■ Directions for this task:
Output exactly the lines from the line with "state_q | 3 |" through the end of the records below. Include nothing else.

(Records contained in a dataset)
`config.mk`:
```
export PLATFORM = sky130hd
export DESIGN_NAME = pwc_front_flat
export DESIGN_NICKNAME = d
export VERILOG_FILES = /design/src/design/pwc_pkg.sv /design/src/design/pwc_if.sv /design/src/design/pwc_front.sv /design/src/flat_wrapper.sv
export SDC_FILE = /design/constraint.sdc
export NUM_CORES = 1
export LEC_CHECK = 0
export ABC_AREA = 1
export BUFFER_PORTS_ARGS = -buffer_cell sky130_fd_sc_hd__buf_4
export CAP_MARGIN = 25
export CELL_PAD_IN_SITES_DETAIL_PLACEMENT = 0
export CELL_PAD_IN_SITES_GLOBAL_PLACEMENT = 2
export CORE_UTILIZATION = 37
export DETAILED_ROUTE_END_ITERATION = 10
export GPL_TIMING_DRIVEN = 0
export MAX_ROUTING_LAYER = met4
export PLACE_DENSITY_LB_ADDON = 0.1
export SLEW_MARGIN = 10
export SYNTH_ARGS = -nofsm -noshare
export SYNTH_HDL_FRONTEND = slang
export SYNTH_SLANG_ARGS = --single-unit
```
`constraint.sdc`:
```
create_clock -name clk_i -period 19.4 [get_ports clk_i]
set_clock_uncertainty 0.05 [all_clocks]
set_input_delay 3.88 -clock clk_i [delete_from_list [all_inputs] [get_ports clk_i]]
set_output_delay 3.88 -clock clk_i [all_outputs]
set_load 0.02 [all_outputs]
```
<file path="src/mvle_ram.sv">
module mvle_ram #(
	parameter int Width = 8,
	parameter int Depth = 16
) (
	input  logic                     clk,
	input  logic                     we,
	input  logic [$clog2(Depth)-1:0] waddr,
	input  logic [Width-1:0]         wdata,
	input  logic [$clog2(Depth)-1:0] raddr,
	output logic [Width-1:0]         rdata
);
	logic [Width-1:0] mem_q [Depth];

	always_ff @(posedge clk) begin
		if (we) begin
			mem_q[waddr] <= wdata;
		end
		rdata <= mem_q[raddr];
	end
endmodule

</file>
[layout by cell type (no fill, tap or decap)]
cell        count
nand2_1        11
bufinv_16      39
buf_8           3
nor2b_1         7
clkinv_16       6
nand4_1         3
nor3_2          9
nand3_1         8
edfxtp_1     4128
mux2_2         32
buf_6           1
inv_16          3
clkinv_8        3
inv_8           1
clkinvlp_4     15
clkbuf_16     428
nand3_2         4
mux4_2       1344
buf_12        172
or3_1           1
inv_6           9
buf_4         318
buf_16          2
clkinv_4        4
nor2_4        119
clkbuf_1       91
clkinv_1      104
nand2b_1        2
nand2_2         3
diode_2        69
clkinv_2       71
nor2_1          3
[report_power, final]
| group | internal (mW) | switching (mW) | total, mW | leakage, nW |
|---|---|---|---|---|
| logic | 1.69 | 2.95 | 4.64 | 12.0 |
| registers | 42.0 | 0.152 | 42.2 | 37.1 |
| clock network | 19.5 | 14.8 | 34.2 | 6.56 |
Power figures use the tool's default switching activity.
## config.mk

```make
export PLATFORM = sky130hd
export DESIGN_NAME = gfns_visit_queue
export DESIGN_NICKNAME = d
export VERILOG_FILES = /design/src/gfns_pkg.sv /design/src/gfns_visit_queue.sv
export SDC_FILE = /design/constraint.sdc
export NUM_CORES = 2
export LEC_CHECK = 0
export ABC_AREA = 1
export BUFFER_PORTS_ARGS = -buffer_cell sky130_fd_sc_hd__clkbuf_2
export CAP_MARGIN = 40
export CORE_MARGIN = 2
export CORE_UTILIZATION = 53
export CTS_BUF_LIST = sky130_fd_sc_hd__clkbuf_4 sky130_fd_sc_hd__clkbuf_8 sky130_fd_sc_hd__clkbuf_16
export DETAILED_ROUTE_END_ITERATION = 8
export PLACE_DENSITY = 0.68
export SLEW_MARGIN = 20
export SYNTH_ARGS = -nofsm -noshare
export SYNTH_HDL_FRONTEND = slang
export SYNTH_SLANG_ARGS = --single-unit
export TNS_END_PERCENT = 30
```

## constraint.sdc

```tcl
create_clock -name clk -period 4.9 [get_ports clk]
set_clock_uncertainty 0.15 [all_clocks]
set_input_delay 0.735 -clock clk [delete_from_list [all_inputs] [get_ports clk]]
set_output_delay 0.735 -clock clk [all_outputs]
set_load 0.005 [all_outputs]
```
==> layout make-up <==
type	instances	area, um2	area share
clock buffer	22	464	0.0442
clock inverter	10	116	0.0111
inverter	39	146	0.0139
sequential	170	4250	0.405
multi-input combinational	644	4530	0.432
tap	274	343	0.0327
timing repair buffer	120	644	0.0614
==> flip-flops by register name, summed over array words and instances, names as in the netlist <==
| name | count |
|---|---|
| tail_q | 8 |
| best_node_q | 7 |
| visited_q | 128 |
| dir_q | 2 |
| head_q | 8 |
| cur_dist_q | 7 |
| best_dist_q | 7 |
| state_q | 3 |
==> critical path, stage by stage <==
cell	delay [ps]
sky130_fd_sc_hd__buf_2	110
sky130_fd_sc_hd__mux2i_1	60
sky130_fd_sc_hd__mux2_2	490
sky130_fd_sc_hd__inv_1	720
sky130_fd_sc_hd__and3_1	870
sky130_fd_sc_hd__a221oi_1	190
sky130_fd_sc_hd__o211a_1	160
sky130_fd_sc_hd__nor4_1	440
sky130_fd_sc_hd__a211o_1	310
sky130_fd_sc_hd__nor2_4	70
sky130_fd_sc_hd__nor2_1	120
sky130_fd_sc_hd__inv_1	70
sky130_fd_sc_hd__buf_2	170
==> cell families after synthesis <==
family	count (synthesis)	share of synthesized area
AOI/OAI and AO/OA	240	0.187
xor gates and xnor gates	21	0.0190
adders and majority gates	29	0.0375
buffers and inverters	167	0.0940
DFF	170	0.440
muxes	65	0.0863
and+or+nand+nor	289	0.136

■ Answer for this exercise:
| state_q | 3 |
==> critical path, stage by stage <==
cell	delay [ps]
sky130_fd_sc_hd__buf_2	110
sky130_fd_sc_hd__mux2i_1	60
sky130_fd_sc_hd__mux2_2	490
sky130_fd_sc_hd__inv_1	720
sky130_fd_sc_hd__and3_1	870
sky130_fd_sc_hd__a221oi_1	190
sky130_fd_sc_hd__o211a_1	160
sky130_fd_sc_hd__nor4_1	440
sky130_fd_sc_hd__a211o_1	310
sky130_fd_sc_hd__nor2_4	70
sky130_fd_sc_hd__nor2_1	120
sky130_fd_sc_hd__inv_1	70
sky130_fd_sc_hd__buf_2	170
==> cell families after synthesis <==
family	count (synthesis)	share of synthesized area
AOI/OAI and AO/OA	240	0.187
xor gates and xnor gates	21	0.0190
adders and majority gates	29	0.0375
buffers and inverters	167	0.0940
DFF	170	0.440
muxes	65	0.0863
and+or+nand+nor	289	0.136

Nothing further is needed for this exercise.